Nella sentenza il giudice ha pure disposto un risarcimento alle parti civili, i creditori della Beton Villa, rappresentati in udienza dal legale (l’avvocato Sergio Colombo) e il commissario nominato dal tribunale (Pietro Guerrera), che nella precedente udienza si erano costituiti parte civile per il concordato preventivo (14 gennaio 2011).

Sposata su tutta la linea dunque la tesi della Procura (titolare del fascicolo il sostituto Paolo Del Grosso), secondo cui i sei imputati - i tre ex amministratori e altrettanti sindaci della Safi Spa, società appositamente costituita nel luglio del 2008 e composta dalla Sangalli e da Fimet di Bergamo - avevano venduto i «gioielli di famiglia» della Beton Villa distraendo risorse importanti dal bilancio della stessa quando al contrario, sostiene ancora l’accusa, quei soldi avrebbero dovuto essere utilizzati per soddisfare i creditori.
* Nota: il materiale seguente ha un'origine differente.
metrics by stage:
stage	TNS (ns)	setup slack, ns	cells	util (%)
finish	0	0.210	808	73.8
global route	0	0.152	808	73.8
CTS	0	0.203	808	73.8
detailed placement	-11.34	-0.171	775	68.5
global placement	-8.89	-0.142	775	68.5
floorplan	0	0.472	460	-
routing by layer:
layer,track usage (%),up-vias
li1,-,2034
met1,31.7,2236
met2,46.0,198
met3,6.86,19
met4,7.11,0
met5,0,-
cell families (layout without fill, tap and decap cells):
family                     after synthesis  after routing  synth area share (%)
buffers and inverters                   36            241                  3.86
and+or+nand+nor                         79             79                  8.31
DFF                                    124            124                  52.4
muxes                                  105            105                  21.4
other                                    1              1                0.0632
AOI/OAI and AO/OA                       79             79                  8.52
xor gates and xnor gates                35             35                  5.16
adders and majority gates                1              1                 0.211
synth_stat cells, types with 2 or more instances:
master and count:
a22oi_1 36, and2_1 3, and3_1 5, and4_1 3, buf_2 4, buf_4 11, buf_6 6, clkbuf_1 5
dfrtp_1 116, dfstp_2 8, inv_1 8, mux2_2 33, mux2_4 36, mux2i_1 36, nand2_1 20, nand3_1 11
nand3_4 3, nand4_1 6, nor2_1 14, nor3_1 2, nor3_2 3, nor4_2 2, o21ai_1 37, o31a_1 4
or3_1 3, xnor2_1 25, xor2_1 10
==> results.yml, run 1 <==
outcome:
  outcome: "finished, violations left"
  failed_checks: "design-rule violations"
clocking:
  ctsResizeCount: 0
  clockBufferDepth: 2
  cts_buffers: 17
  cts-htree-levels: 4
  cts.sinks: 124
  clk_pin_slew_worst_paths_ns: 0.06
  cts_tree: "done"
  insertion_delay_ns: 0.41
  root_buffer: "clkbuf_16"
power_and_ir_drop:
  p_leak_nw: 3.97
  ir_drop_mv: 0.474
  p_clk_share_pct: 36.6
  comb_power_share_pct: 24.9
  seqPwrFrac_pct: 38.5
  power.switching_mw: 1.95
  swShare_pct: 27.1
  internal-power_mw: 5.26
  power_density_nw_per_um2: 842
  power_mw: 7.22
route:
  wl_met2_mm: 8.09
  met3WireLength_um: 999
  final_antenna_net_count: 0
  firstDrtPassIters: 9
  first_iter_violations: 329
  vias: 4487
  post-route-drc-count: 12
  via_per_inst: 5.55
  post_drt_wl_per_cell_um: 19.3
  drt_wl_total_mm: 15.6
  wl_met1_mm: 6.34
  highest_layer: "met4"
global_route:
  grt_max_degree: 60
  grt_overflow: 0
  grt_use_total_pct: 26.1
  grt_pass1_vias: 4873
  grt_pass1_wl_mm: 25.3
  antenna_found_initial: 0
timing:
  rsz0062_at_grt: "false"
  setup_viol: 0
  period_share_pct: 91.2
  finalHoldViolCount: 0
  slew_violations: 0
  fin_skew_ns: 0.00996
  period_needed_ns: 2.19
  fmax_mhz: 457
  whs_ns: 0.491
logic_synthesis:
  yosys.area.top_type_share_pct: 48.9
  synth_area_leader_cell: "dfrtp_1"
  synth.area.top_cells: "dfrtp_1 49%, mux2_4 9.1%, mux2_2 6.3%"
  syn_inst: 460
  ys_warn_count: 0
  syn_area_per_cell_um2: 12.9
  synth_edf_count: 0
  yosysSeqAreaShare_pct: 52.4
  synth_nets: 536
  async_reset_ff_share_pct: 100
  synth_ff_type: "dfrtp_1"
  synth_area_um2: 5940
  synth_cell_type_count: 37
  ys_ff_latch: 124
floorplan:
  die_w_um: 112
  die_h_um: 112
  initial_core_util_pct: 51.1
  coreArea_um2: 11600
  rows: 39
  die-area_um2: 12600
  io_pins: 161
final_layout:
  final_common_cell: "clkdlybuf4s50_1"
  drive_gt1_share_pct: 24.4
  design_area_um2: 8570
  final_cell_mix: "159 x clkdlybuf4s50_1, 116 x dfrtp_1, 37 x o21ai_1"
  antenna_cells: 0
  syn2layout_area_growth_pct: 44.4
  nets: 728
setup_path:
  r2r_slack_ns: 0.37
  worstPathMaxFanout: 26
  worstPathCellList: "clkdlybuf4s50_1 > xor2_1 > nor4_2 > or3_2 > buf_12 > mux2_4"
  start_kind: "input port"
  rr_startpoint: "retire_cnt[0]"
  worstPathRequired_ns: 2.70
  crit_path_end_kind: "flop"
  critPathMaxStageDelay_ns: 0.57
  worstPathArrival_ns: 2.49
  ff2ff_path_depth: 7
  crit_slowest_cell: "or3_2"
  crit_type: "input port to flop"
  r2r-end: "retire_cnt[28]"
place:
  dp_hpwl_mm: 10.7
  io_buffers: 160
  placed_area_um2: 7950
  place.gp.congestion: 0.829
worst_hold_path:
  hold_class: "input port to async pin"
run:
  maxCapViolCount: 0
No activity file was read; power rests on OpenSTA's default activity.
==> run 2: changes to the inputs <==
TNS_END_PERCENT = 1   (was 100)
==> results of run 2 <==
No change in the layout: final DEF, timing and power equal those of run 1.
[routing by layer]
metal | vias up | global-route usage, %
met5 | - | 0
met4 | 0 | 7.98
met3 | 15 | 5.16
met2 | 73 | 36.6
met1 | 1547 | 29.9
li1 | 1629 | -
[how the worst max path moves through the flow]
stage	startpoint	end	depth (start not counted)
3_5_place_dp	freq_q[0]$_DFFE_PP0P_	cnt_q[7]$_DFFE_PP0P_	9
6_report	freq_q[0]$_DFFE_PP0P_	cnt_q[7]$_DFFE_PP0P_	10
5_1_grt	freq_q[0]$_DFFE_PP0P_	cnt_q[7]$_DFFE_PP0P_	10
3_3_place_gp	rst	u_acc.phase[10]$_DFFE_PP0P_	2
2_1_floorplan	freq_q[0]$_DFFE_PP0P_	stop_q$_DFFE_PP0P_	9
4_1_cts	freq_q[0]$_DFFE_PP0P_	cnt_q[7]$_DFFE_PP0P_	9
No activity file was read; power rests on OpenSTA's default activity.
===== src/rtl/parking_pkg.sv =====
// Shared definitions for the parking lot gate logic: controller states,
// slot geometry and the encoding of the grant direction.
package parking_pkg;

    typedef enum logic [1:0] {
        IDLE   = 2'd0,
        GRANT  = 2'd1,
        HOLD   = 2'd2,
        COMMIT = 2'd3
    } gate_state_t;

    localparam int SLOTS  = 4;
    localparam int SLOT_W = 2;

    localparam logic DIR_ENTRY = 1'b1;
    localparam logic DIR_EXIT  = 1'b0;

endpackage


===== src/rtl/free_slot_finder.sv =====
// Lowest-zero priority encoder over the occupancy vector. Returns the
// lowest-numbered free slot and flags when no slot is free.
module free_slot_finder
    import parking_pkg::*;
(
    input  logic [SLOTS-1:0]  occupancy,
    output logic [SLOT_W-1:0] slot,
    output logic              none_free
);

    // Scan from the top down so the lowest free index is written last and wins
    always_comb begin
        slot      = '0;
        none_free = 1'b1;
        for (int i = SLOTS - 1; i >= 0; i--) begin
            if (!occupancy[i]) begin
                slot      = SLOT_W'(i);
                none_free = 1'b0;
            end
        end
    end

endmodule


===== src/rtl/gate_arbiter.sv =====
// Sequencing controller for the single parking gate. Latches entry/exit
// requests, arbitrates them round-robin, holds the door for OPEN_TICKS slow
// ticks and then commits the change to the occupancy register it owns.
// Optional feature: define GATE_ARB_STATS_EN to add the served_count and
// reject_count statistics outputs.
module gate_arbiter
    import parking_pkg::*;
#(
    parameter int OPEN_TICKS = 4
) (
    input  logic              clk,
    input  logic              reset,
    input  logic              tick,
    input  logic              entry_req,
    input  logic              exit_req,
    input  logic [SLOT_W-1:0] exit_slot,
    output logic [SLOTS-1:0]  occupancy,
    output logic [2:0]        free_count,
    output logic              full,
    output logic              door_open,
    output logic              grant_dir,
    output logic [SLOT_W-1:0] grant_slot,
    output logic              busy,
    output logic              reject_pulse,
    output logic              err_pulse
`ifdef GATE_ARB_STATS_EN
    ,
    output logic [7:0]        served_count,
    output logic [7:0]        reject_count
`endif
);

    gate_state_t       state_q, state_d;
    logic [SLOTS-1:0]  occupancy_q, occupancy_d;
    logic              entry_prev_q, entry_prev_d;
    logic              exit_prev_q, exit_prev_d;
    logic              pend_entry_q, pend_entry_d;
    logic              pend_exit_q, pend_exit_d;
    logic [SLOT_W-1:0] pend_slot_q, pend_slot_d;
    logic              rr_exit_q, rr_exit_d;
    logic [3:0]        tick_cnt_q, tick_cnt_d;
    logic              grant_dir_q, grant_dir_d;
    logic [SLOT_W-1:0] grant_slot_q, grant_slot_d;
    logic              reject_q, reject_d;
    logic              err_q, err_d;

    logic [SLOT_W-1:0] free_slot;
    logic              none_free;
    logic              pick_exit;

    free_slot_finder u_finder (
        .occupancy (occupancy_q),
        .slot      (free_slot),
        .none_free (none_free)
    );

    // Request capture, arbitration and the door sequence
    always_comb begin
        state_d      = state_q;
        occupancy_d  = occupancy_q;
        entry_prev_d = entry_req;
        exit_prev_d  = exit_req;
        pend_entry_d = pend_entry_q;
        pend_exit_d  = pend_exit_q;
        pend_slot_d  = pend_slot_q;
        rr_exit_d    = rr_exit_q;
        tick_cnt_d   = tick_cnt_q;
        grant_dir_d  = grant_dir_q;
        grant_slot_d = grant_slot_q;
        reject_d     = 1'b0;
        err_d        = 1'b0;
        pick_exit    = pend_exit_q && (!pend_entry_q || rr_exit_q);

        if (entry_req && !entry_prev_q && !pend_entry_q) begin
            pend_entry_d = 1'b1;
        end
        if (exit_req && !exit_prev_q && !pend_exit_q) begin
            pend_exit_d = 1'b1;
            pend_slot_d = exit_slot;
        end

        case (state_q)
            IDLE: begin
                if (pend_entry_q || pend_exit_q) begin
                    if (pick_exit) begin
                        if (!occupancy_q[pend_slot_q]) begin
                            err_d       = 1'b1;
                            pend_exit_d = 1'b0;
                        end else begin
                            grant_dir_d  = DIR_EXIT;
                            grant_slot_d = pend_slot_q;
                            state_d      = GRANT;
                        end
                    end else begin
                        if (none_free) begin
                            reject_d     = 1'b1;
                            pend_entry_d = 1'b0;
                        end else begin
                            grant_dir_d  = DIR_ENTRY;
                            grant_slot_d = free_slot;
                            state_d      = GRANT;
                        end
                    end
                end
            end
            GRANT: begin
                tick_cnt_d = '0;
                state_d    = HOLD;
            end
            HOLD: begin
                if (tick) begin
                    tick_cnt_d = tick_cnt_q + 4'd1;
                    if (tick_cnt_q + 4'd1 == 4'(OPEN_TICKS)) begin
                        state_d = COMMIT;
                    end
                end
            end
            COMMIT: begin
                occupancy_d[grant_slot_q] = grant_dir_q;
                if (grant_dir_q == DIR_ENTRY) begin
                    pend_entry_d = 1'b0;
                    rr_exit_d    = 1'b1;
                end else begin
                    pend_exit_d = 1'b0;
                    rr_exit_d   = 1'b0;
                end
                state_d = IDLE;
            end
            default: state_d = IDLE;
        endcase
    end

    // Controller state registers; reset discards pending and in-flight work
    always_ff @(posedge clk or negedge reset) begin
        if (!reset) begin
            state_q      <= IDLE;
            occupancy_q  <= '0;
            entry_prev_q <= 1'b0;
            exit_prev_q  <= 1'b0;
            pend_entry_q <= 1'b0;
            pend_exit_q  <= 1'b0;
            pend_slot_q  <= '0;
            rr_exit_q    <= 1'b1;
            tick_cnt_q   <= '0;
            grant_dir_q  <= 1'b0;
            grant_slot_q <= '0;
            reject_q     <= 1'b0;
            err_q        <= 1'b0;
        end else begin
            state_q      <= state_d;
            occupancy_q  <= occupancy_d;
            entry_prev_q <= entry_prev_d;
            exit_prev_q  <= exit_prev_d;
            pend_entry_q <= pend_entry_d;
            pend_exit_q  <= pend_exit_d;
            pend_slot_q  <= pend_slot_d;
            rr_exit_q    <= rr_exit_d;
            tick_cnt_q   <= tick_cnt_d;
            grant_dir_q  <= grant_dir_d;
            grant_slot_q <= grant_slot_d;
            reject_q     <= reject_d;
            err_q        <= err_d;
        end
    end

    // Count the free slots from the registered occupancy
    always_comb begin
        free_count = '0;
        for (int i = 0; i < SLOTS; i++) begin
            free_count = free_count + {2'b00, ~occupancy_q[i]};
        end
    end

    assign occupancy    = occupancy_q;
    assign full         = none_free;
    assign door_open    = (state_q == GRANT) || (state_q == HOLD);
    assign grant_dir    = grant_dir_q;
    assign grant_slot   = grant_slot_q;
    assign busy         = (state_q != IDLE);
    assign reject_pulse = reject_q;
    assign err_pulse    = err_q;

`ifdef GATE_ARB_STATS_EN
    logic [7:0] served_q, served_d;
    logic [7:0] refused_q, refused_d;

    // Next values of the wrapping grant and refusal counters
    always_comb begin
        served_d  = served_q;
        refused_d = refused_q;
        if (state_q == COMMIT) begin
            served_d = served_q + 8'd1;
        end
        if (reject_d || err_d) begin
            refused_d = refused_q + 8'd1;
        end
    end

    // Statistics registers
    always_ff @(posedge clk or negedge reset) begin
        if (!reset) begin
            served_q  <= '0;
            refused_q <= '0;
        end else begin
            served_q  <= served_d;
            refused_q <= refused_d;
        end
    end

    assign served_count = served_q;
    assign reject_count = refused_q;
`endif

endmodule


===== config.mk =====
export PLATFORM = sky130hd
export DESIGN_NAME = gate_arbiter
export DESIGN_NICKNAME = d
export VERILOG_FILES = /design/src/rtl/parking_pkg.sv /design/src/rtl/free_slot_finder.sv /design/src/rtl/gate_arbiter.sv
export SDC_FILE = /design/constraint.sdc
export NUM_CORES = 1
export LEC_CHECK = 0
export BUFFER_PORTS_ARGS = -buffer_cell sky130_fd_sc_hd__buf_2
export CORE_UTILIZATION = 54
export DETAILED_ROUTE_END_ITERATION = 7
export GPL_TIMING_DRIVEN = 1
export MAX_ROUTING_LAYER = met4
export PLACE_DENSITY = 0.78
export SLEW_MARGIN = 20
export SYNTH_ARGS = -nofsm -noshare
export SYNTH_HDL_FRONTEND = slang
export SYNTH_HIERARCHICAL = 1
export SYNTH_SLANG_ARGS = --single-unit

===== constraint.sdc =====
create_clock -name clk -period 2.5 [get_ports clk]
set_clock_uncertainty 0.15 [all_clocks]
set_input_delay 0.625 -clock clk [delete_from_list [all_inputs] [get_ports clk]]
set_output_delay 0.625 -clock clk [all_outputs]
set_load 0.01 [all_outputs]

# Word-level counts from Yosys, hierarchy flattened
# Cells that the tools add are included.
[word_totals] register_bits=22 latchBits=0 ramBits=0 rom_bits=0 wordCells=103 memories=0
[op_classes] add_sub_neg=4 multipliers=0 div_mod_pow=0 order_cmp=3 eq_ne=11 shift=0 mux=49 n_bitwise=4 reduce_logical=19
[ops] operator="$mux W1" count=28
[ops] operator="$mux W2" count=13
[ops] operator="$pmux W2 S4" count=1
[ops] operator="$pmux W4 S2" count=1
[ops] operator="$logic_and A1 B1 Y1" count=6
[ops] operator="$lt A2 B3 Y1 const B" count=2
[ops] operator="$ne A2 B2 Y1 const B" count=3
[ops] operator="$ne A3 B3 Y1 const B" count=2
[ops] operator="$reduce_and A5 Y1" count=1
[ops] operator="$add A4 B1 Y4 const B" count=1
[ops] operator="$bwmux W4" count=1
[ops] operator="$eq A2 B2 Y1 const B" count=2
[ops] operator="$eq A4 B3 Y1 const B" count=1
[ops] operator="$logic_not A1 Y1" count=4
[ops] operator="$mux W4" count=1
[ops] operator="$ne A2 B1 Y1 const B" count=2
[ops] operator="$not A1 Y1" count=4
[ops] operator="$pmux W1 S2" count=2
[ops] operator="$reduce_and A4 Y1" count=1
[ops] operator="$reduce_bool A2 Y1" count=2
[ops] operator="$add A2 B1 Y3" count=1
[ops] operator="$add A3 B1 Y3" count=1
[ops] operator="$logic_or A1 B1 Y1" count=3
[ops] operator="$add A1 B1 Y2" count=1
[ops] operator="6 further kinds" count=6

# Longest topological paths before layout
# Gate-level depths: netlist of the first run.
[depth] ltp_word=8 depth_mapped=6

# By module
# Netlist of the first run, hierarchy kept.
[modules_own_cells] mod="gate_arbiter" instances=1 cells_per_inst=106 area_per_inst_um2=1177.4 seq_area_each_um2=551.8
[modules_own_cells] mod="free_slot_finder" instances=1 cells_per_inst=6 area_per_inst_um2=30.0 seq_area_each_um2=0.0

# Worst setup path after synthesis of the first run
# OpenSTA, ideal clock, no wires.
[synth_timing] kind="reg-to-output" startpoint="register occupancy_q[0], in the netlist occupancy[0]" endpoint="output port free_count[1]" arrival_ps=1495 required_time_ps=1725 path_slack_ps=230 stages_incl_launch_ff=5 path_buffers=0 cell_sequence="dfrtp_1 > fa_1 > inv_1 > ha_1 > ha_1"
[synth_between] elab_chain_cells=4
[synth_lines] item="start, declared" line="gate_arbiter.sv:34" text="logic [SLOTS-1:0] occupancy_q, occupancy_d;"
[synth_lines] item="start signal, assigned" line="gate_arbiter.sv:151" text="occupancy_q <= occupancy_d;"
[synth_lines] item="$not A1 Y1" line="gate_arbiter.sv:170" text="free_count = free_count + {2'b00, ~occupancy_q[i]};"
[synth_lines] item="$add A1 B1 Y2" line="gate_arbiter.sv:170"
[synth_lines] item="$add A2 B1 Y3" line="gate_arbiter.sv:170"
[synth_lines] item="$add A3 B1 Y3" line="gate_arbiter.sv:170"
[synth_lines] item="end, declared" line="gate_arbiter.sv:18" text="output logic [2:0] free_count,"
# No other way between the ends.

# Worst setup path after layout of the first run
[layout_timing] startpoint="register occupancy_q[3], in the netlist occupancy[3]" endpoint="output port free_count[1]"
[layout_between] elab_chain_cells=2
[layout_lines] item="$not A1 Y1" line="gate_arbiter.sv:170"
[layout_lines] item="$add A3 B1 Y3" line="gate_arbiter.sv:170"
# No other way between the ends.

==> flow_metrics.py, run 1 <==
metrics = {
    "global_routing": {
        "grt_use_total_pct": 25.6,
        "grt_pass1_vias": 935,
        "grt_pass1_wl_um": 4400,
        "grt_antenna_before_repair": 0,
        "grt_max_degree": 23,
        "grt_overflow": 0,
    },
    "critical_path": {
        "critPathRequiredTime_ns": 1.73,
        "critPathMaxFanout": 3,
        "start_kind": "register",
        "crit_type": "reg -> out",
        "arrival_ns": 1.88,
        "end_kind": "primary output",
    },
    "clocking": {
        "clock_path_buffers": 2,
        "worstSkewPairLatency_ns": 0.31,
        "cts_num_sinks": 22,
        "numCtsBuffers": 3,
        "clk_pin_slew_ns": 0.11,
        "htree_levels": 1,
        "cts-root-buf": "clkbuf_4",
        "tritoncts": "done",
        "hold_buffers": 0,
    },
    "sta": {
        "tightest_slew_ns": 0.500,
        "grt_setup_unrepaired": "true",
        "hold_viol": 0,
        "min_period_over_period_pct": 106,
        "clock.fmax_ghz": 0.377,
        "layout_setup_ws_ns": -0.154,
        "drv_slew": 0,
        "relSlewSlack_pct": 66.7,
        "finalCriticalPeriod_ns": 2.65,
        "setup_viol": 3,
    },
    "floorplanning": {
        "die_y_um": 49.3,
        "core_area_um2": 2020,
        "initial_utilization_pct": 59.7,
        "num_io_pins": 22,
        "die-area_um2": 2430,
        "std_cell_rows": 16,
        "die_x_um": 49.3,
    },
    "power": {
        "comb_power_share_pct": 60.1,
        "leakage_nw": 0.694,
        "irDropWorstVdd_uv": 1010,
        "p_clk_share_pct": 8.8,
        "powerDensity_nw_per_um2": 1510,
        "finalPower_mw": 2.20,
        "pwr-share-seq_pct": 31.1,
        "switching_share_pct": 41.0,
        "internal_power_mw": 1.30,
        "p_switching_mw": 0.902,
    },
    "placement": {
        "dpl_worst_slack_ns": 0.121,
        "dp_cells": 159,
        "placed_cell_area_um2": 1340,
        "port_buffers": 21,
        "hpwl_um": 1690,
        "place.gp.congestion": 0.839,
    },
    "drt": {
        "num_vias": 957,
        "first_iter_violations": 19,
        "route.detailed.drc": 0,
        "routed_wirelength_um": 2680,
        "ant_nets": 0,
        "dr.pass1.iters": 4,
        "viasPerCell": 5.73,
        "wire_per_inst_um": 16.1,
    },
    "synth": {
        "syn_area_per_cell_um2": 10.8,
        "ys_seq_area_share_pct": 45.7,
        "ys_types": 31,
        "ys.warnings.count": 6,
        "syn_inst": 112,
        "synth.ff_latch_count": 22,
        "netlist_area_um2": 1210,
        "syn-num-nets": 128,
    },
    "finish": {
        "diodes": 0,
        "multiInputGateArea_um2": 636,
        "regArea_um2": 556,
        "fillers": 142,
        "design_area_um2": 1460,
        "syn_to_final_growth_pct": 20.6,
        "num-nets-final": 157,
        "finalNonFillerCells": 167,
        "final_cell_mix": "18 x dfrtp_1, 18 x buf_2, 12 x nand2_1",
        "drive_gt1_share_pct": 35.7,
    },
    "outcome": {
        "outcome": "finished, violations left",
        "violations": "setup timing",
    },
    "min_path": {
        "hold_path_class": "in -> async",
    },
    "run": {
        "maxCapViolCount": 0,
    },
}
## state kept, by name (all words and copies together), names as in the netlist
name / cells
occupancy: 4
tick_cnt_q: 4
grant_slot: 2
pend_slot_q: 2
state_q: 2
entry_prev_q: 1
err_pulse: 1
exit_prev_q: 1
grant_dir: 1
pend_entry_q: 1
pend_exit_q: 1
reject_pulse: 1
rr_exit_q: 1
## worst max-delay path, stage by stage (launching register included)
cell and delay [ns]:
dfrtp_2 0.44, fa_1 0.57, inv_2 0.05, ha_4 0.16
ha_4 0.25, buf_6 0.09
## per-stage QoR
stage	hold WS (ns)	utilization, %	TNS, ns
2_1_floorplan	0.179	-	0
3_3_place_gp	0.402	66.4	0
3_5_place_dp	0.414	66.4	0
4_1_cts	0.112	71.3	-0.136
5_1_grt	0.130	72.0	-0.369
6_report	0.112	72.0	-0.238
## cell families after synthesis
kind of cell / count (synthesis) / synth area share (%)
AOI/OAI and AO/OA: 21 / 11.2
xor gates and xnor gates: 4 / 2.90
adders and majority gates: 9 / 9.95
buffers and inverters: 12 / 3.73
DFF: 22 / 45.7
muxes: 11 / 12.1
and+or+nand+nor: 33 / 14.4
## metal layers
layer  global-route usage, %  wire (um)
met3                    6.54        152
met2                    43.4       1350
met1                    28.0       1090
met5                       -          0
met4                    11.8         92
## worst paths after layout
path,from,end,slack [ns],depth (start not counted)
max,occupancy[3],free_count[1],-0.15,5
min,reset,grant_slot[0],0.11,1
max reg2reg,occupancy[3],grant_dir,0.28,5
min reg2reg,exit_prev_q,pend_exit_q,0.43,3
max in group asynchronous,reset,occupancy[3],1.72,1
min in group clk,exit_req,exit_prev_q,0.29,1
## final cells by class
cell class | count | share of cell area (%)
repair buffers | 25 | 10.6
clock buffers | 4 | 2.49
flip-flops and latches | 22 | 38.1
inverters | 11 | 2.84
well taps | 27 | 2.32
multi-input cells | 78 | 43.6
## repair_timing
item | in CTS | in global routing
resized for setup | 10 | 0
buffers inserted | 2 | 2
setup endpoints to repair | 3 | 3
hold endpoints to repair | 0 | 0
pin swaps | 2 | 1
## power by group through the flow
stage	combinational, mW	sequential [mW]	clock (mW)
after floorplan	0.682	0.678	0
after global placement	0.935	0.676	0
after detailed placement	0.971	0.696	0
after CTS	1.23	0.677	0.197
after global routing	1.44	0.707	0.207
final	1.32	0.686	0.193
## cells in the mapped netlist (all sizes together)
cell type,n,area [um^2]
xor2,2,17.5
nand2b,6,37.5
or3,1,6.26
a31oi,1,6.26
mux2,10,124
o2111a,1,12.5
nor2,4,15.0
ha,8,100
inv,11,41.3
dfstp,1,26.3
dfrtp,21,526
or3b,1,8.76
a221oi,3,26.3
a21boi,1,7.51
fa,1,20.0
mux4,1,22.5
and3,1,6.26
o2111ai,1,8.76
clkbuf,1,3.75
o21ai,9,45.0
and2b,1,8.76
o22a,1,8.76
nor4,1,6.26
nand3b,2,15.0
nand4,1,6.26
nand2,12,45.0
a21oi,4,20.0
and4,1,8.76
nand3,2,10.0
xnor2,2,17.5
(Power assumes the default switching activity.)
Nel mirino della Procura cittadina la cessione della cava di Medolago, che la Beton Villa avrebbe venduto alla Safi Spa (controllante al 100% l’azienda di Merate) a un prezzo inferiore rispetto all’effettivo valore. Una cessione messa a bilancio per cinque milioni di euro quando, ha sempre sostenuto il sostituto procuratore Del Grosso, il valore di mercato si sarebbe dovuto attestare almeno sui 14milioni di euro.

Un'operazione nella quale il giudice ha ravvisato - con pesi e ruoli diversi, come conferma la diversa entità delle condanne - i profili della bancarotta fraudolenta per i tre ex amministratori. Diversa strategia per i legali degli altri imputati, i tre sindaci del collegio dei revisori dei conti, che sin dalla precedente udienza avevano manifestato la volontà di andare a giudizio convinti di poter dimostrare in aula la completa estraneità ai fatti contestati ai propri assistiti.

Resta l'amarezza per la fine della storica azienda del settore edile fondata dall’omonima famiglia brianzola nel 1962 con sede nella frazione Brugarolo di Merate. Nell’estate del 2008 la famiglia di Arialdo Villa aveva ceduto il 100% delle quote alla Safi Spa. quindi la crisi, la contrazione delle commesse e la decisione di portare i libri in tribunale. La fine delle speranze per i 260 dipendenti.